So nice to see my new book "Ancient Grains for Modern Meals" mentioned here. Thank you, "Whole Foods customer". I love using quinoa for its delicate grassy flavor, and - great for busy people - because it is on the table fast. Drop by at my Facebook fan page, named after the title of the book, with any whole grain questions. Will be delighted to answer them.
Working as a private chef at Good Commons, a boutique retreat center in Plymouth, VT , I've cooked more quinoa than China's got rice. (Well, maybe not quite—but a lot!) Best cooking method I've found includes soaking the quinoa for anywhere from 15 minutes to an hour. Rinse. Ratio is one part quinoa to 1 1/4 parts liquid (water, stock, I've even used almond milk). Bring liquid to a simmer. Add quinoa. Cook covered for 30-35 minutes on medium-low heat. Turn off and let sit for 5 minutes. Fluff with fork, season and serve.

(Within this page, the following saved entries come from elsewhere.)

What follows belongs to an exercise in optimizing a design on an open flow for small area; a production flow would make more cautious choices. In this exercise RTL edits were held to simulation tests only and were not proved equivalent to the original. Power is estimated from default activity; no workload was simulated.

==> flow/design.v (excerpt) <==
module KamppherGuard(
  input         clock,
  input         reset,
  input  [7:0]  io_MOSIBuffer,
  input  [7:0]  io_MISOBuffer,
  input         io_BufferChanged,
  input  [4:0]  io_PartitionWriteEnables,
  output        io_IsOk,
  output [4:0]  io_WriteRegion,
  output [5:0]  io_Command,
  output        io_CommandReadFinished,
  output        io_ArgumentReadFinished,
  output        io_ReadSuccess,
  output        io_WaitingWriteToken,
  output        io_IsDataReading,
  output        io_IsBusy,
  output [31:0] io_DataBlockSize,
  output [31:0] io_Partition1Start,
  output [31:0] io_Partition2Start,
  output [31:0] io_Partition3Start,
  output [31:0] io_Partition4Start
);
  reg bc1, bc2;
  wire stb = io_BufferChanged & bc1 & ~bc2;
  always @(posedge clock) begin
    bc1 <= io_BufferChanged;
    bc2 <= bc1;
  end
  wire        slave_CommandReadFinished;
  wire        slave_ArgumentReadFinished;
  wire        slave_ReadSuccess;
  wire [5:0]  slave_Command;
  wire [31:0] slave_CommandArgument;
  wire [31:0] slave_WritingAddress;
  wire        slave_WaitingWriteToken;
  wire [31:0] ctrl_DataBlockSize;
  wire [31:0] master_DataBlocksCount;
  wire        master_DataBlocksCountChanged;
  wire        master_IsDataReading;
  wire        master_IsBusy;
  wire [31:0] mbr_p1, mbr_p2, mbr_p3, mbr_p4;
  wire [22:0] conv_s1, conv_s2, conv_s3, conv_s4;
  wire [3:0]  conv_zero;
  SpiSlaveReceiver slave (
    .clock(clock),
    .reset(reset),
    .io_Strobe(stb),
    .io_InputBuffer(io_MOSIBuffer),
    .io_DataBlockSize(ctrl_DataBlockSize),
    .io_CommandReadFinished(slave_CommandReadFinished),
  ...
Size in the first run: about 1400 cells after synthesis, about 200 I/O pins, roughly 16000 sq um of cells after synthesis.
Settings: LEC_CHECK=0, ABC_AREA=1, CAP_MARGIN=20, CORE_MARGIN=2, CORE_UTILIZATION=40, SLEW_MARGIN=20; clock period 10.0 ns.
standard.sh (not shown) runs the stock make flow with config.mk's settings and CLKGATE_MAP_FILE= SYNTH_SCRIPT=/design/flow/synth_recipe.tcl, a recipe that flattens the netlist after the stock synthesis.
==> flow/flow/run.sh <==
#!/bin/bash
# The standard layout (standard.sh), with three changes to how it is made:
# - synthesis maps logic with the ABC script in flow/abc_area.script, which
#   recovers more area than ORFS's (registers are mapped before ABC runs,
#   so they are the standard synthesis's);
#   ABC also maps the adders (ADDER_MAP_FILE is left empty), instead of
#   Yosys's full- and half-adder extraction;
# - port buffers are the smallest buffer, buf_1;
# - clock tree synthesis uses larger sink clusters and no dummy loads.
set -euo pipefail
rm -rf scripts_local
cp -r "$FLOW_HOME/scripts" scripts_local
cp flow/abc_area.script scripts_local/abc_area.script
export BUFFER_PORTS_ARGS="-buffer_cell sky130_fd_sc_hd__buf_1"
export CTS_ARGS="-sink_clustering_enable -repair_clock_nets -dont_use_dummy_load -sink_clustering_size 20 -sink_clustering_max_diameter 60 -buf_list sky130_fd_sc_hd__clkbuf_8"
bash standard.sh SCRIPTS_DIR="$PWD/scripts_local" ADDER_MAP_FILE= finish > standard.log 2>&1
==> flow/flow/abc_area.script <==
strash
dc2
strash
&get -n
&deepsyn -T 40
&dch -f
&nf -R 1000
&put
strash
&get -n
&dch -f
&nf -R 1000
&put
topo
stime -c
dnsize -c
Edit:
==> flow/flow/run.sh (replaced) <==
#!/bin/bash
# The standard layout (standard.sh), with three changes to how it is made:
# - synthesis maps logic with the ABC script in flow/abc_area.script, which
#   recovers more area than ORFS's (registers are mapped before ABC runs,
#   so they are the standard synthesis's);
# - port buffers are the smallest buffer, buf_1;
# - clock tree synthesis uses larger sink clusters and no dummy loads.
set -euo pipefail
rm -rf scripts_local
cp -r "$FLOW_HOME/scripts" scripts_local
cp flow/abc_area.script scripts_local/abc_area.script
export BUFFER_PORTS_ARGS="-buffer_cell sky130_fd_sc_hd__buf_1"
export CTS_ARGS="-sink_clustering_enable -repair_clock_nets -dont_use_dummy_load -sink_clustering_size 24 -sink_clustering_max_diameter 60 -buf_list sky130_fd_sc_hd__clkbuf_16"
bash standard.sh SCRIPTS_DIR="$PWD/scripts_local" finish > standard.log 2>&1
==> flow/flow/abc_area.script (replaced) <==
strash
dc2
strash
&get -n
&dch -f
&nf -R 1000
&put
topo
stime -c
dnsize -c
What happened:
- die area goes up by a few percent
- worst hold slack is worse by 9.9 ps
- via count drops by a little under a tenth
- final cell count drops by a few percent
- routed wire length falls by a few percent
- setup slack is worse by 1700 ps
- global-route usage decreases by 1.4 points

i actually like to cook it more like pasta: cook in more water than you would for rice, maybe cover the quinoa by an inch or two. Simmer uncovered for about 10 15 minutes. After about 10 minutes, watch for the "endosperm" or little squiggly white bit to show in the center of each grain, and then drain. I find that doing it this way leaves a little bit of the bite, so it's not mushy.
Maria Speck has written a great resource book for cooking grains, Ancient Grains for Modern Meals. I follow her method of cooking quinoa: Rinse 1 cup quinoa, then combine it with 1 3/4 cups water in a pot. Bring the quinoa to a simmer and cook until tender, 10-20 minutes. You will end up with 3 cups cooked quinoa.
Rinsing is key You can also soak it for five minutes before cooking; basically, cook it like rice. When you see the little white fibers, it means the quinoa is done.